* _What you will do_
Scan the material that follows for lines with "default". Answer with how many there are, nothing else.
((
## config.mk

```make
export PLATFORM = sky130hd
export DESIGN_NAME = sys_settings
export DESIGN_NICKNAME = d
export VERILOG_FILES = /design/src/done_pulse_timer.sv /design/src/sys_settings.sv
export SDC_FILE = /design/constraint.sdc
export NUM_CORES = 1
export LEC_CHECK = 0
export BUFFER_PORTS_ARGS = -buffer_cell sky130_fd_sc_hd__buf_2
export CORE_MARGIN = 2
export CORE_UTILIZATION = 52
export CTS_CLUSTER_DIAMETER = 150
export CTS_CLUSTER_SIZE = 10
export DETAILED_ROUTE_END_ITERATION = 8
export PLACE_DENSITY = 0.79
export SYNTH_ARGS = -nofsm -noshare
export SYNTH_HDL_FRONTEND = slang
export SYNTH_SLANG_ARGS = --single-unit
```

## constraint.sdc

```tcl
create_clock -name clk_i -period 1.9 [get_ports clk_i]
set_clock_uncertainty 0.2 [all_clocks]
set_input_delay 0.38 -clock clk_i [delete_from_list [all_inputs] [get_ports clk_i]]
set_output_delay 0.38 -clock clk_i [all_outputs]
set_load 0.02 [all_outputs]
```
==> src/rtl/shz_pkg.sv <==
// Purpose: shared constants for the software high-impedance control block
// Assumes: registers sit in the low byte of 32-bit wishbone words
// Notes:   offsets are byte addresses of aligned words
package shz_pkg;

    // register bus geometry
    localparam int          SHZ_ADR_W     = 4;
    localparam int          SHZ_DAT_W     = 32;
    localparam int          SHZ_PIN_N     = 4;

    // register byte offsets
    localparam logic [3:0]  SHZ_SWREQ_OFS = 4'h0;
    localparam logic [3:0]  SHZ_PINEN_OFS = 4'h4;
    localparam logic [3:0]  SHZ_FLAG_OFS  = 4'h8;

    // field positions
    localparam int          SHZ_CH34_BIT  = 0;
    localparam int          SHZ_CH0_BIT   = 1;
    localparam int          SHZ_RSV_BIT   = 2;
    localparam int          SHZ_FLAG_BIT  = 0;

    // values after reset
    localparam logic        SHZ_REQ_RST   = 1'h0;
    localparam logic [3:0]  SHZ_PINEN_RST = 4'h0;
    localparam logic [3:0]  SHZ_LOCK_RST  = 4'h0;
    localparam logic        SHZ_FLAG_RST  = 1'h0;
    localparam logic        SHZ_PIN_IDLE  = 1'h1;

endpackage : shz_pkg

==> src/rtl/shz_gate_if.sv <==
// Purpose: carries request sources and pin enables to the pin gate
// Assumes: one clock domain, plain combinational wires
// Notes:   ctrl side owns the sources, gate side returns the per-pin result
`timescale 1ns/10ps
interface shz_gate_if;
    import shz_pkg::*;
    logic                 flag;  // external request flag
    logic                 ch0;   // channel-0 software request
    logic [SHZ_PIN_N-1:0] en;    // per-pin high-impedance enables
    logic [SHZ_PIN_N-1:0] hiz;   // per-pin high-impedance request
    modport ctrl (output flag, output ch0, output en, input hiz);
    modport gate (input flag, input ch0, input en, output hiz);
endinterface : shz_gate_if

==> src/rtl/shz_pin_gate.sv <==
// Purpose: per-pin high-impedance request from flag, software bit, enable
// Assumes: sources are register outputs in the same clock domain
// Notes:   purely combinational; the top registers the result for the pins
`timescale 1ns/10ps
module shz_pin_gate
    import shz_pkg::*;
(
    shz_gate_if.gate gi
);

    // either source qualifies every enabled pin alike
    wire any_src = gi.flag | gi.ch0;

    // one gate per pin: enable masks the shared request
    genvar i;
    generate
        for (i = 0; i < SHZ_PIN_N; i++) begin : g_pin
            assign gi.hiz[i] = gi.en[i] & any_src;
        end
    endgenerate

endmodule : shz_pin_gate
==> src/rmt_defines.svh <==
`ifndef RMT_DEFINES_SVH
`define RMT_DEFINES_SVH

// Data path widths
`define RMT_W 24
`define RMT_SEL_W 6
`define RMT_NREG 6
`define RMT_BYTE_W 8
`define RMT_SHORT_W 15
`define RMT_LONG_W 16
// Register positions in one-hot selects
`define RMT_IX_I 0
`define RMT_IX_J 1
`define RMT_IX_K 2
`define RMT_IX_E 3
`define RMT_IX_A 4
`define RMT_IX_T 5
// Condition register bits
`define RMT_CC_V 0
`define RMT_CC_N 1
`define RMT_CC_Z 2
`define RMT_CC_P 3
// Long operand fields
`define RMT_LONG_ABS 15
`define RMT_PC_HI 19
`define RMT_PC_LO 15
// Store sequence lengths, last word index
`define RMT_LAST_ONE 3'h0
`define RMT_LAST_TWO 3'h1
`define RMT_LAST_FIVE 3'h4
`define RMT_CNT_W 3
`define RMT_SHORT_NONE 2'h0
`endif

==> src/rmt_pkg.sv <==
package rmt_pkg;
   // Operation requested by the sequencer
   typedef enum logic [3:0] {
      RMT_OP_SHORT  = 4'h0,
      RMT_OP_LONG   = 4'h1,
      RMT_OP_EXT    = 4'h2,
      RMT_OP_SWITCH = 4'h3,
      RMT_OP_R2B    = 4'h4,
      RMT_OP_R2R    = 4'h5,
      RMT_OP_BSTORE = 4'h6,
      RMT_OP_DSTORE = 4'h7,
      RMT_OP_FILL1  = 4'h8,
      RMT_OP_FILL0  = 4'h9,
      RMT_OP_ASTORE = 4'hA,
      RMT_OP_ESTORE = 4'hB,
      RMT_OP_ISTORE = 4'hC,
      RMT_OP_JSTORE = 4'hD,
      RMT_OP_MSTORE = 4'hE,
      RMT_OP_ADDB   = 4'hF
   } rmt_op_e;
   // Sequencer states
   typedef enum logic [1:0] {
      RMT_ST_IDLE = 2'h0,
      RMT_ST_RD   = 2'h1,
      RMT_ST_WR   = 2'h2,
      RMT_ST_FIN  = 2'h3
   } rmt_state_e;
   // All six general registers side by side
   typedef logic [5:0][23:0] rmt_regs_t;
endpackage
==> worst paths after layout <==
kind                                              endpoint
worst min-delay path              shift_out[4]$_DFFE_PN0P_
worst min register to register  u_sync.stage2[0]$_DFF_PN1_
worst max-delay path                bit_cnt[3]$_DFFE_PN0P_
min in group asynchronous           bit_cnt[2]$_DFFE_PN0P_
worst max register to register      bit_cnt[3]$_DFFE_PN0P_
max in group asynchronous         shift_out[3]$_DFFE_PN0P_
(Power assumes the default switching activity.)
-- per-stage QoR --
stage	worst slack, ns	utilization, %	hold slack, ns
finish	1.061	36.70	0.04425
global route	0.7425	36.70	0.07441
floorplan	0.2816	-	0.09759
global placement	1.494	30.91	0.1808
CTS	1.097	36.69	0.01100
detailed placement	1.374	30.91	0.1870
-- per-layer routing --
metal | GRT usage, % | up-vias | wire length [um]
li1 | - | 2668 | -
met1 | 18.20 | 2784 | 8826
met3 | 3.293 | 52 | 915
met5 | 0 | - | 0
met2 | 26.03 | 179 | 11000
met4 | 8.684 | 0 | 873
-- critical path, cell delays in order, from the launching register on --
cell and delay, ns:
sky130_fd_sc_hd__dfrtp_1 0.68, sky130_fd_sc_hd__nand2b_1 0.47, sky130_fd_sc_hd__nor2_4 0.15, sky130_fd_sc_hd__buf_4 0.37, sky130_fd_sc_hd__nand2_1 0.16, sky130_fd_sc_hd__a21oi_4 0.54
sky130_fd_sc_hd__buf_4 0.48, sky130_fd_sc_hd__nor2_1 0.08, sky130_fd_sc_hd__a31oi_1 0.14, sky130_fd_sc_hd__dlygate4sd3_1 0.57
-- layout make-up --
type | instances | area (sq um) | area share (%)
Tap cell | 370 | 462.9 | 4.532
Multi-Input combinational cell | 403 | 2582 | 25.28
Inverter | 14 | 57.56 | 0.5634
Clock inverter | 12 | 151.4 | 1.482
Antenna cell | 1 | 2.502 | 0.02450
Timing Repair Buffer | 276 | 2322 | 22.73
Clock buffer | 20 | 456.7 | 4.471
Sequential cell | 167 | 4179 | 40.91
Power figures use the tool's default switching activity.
))
* _Exercise solution_
2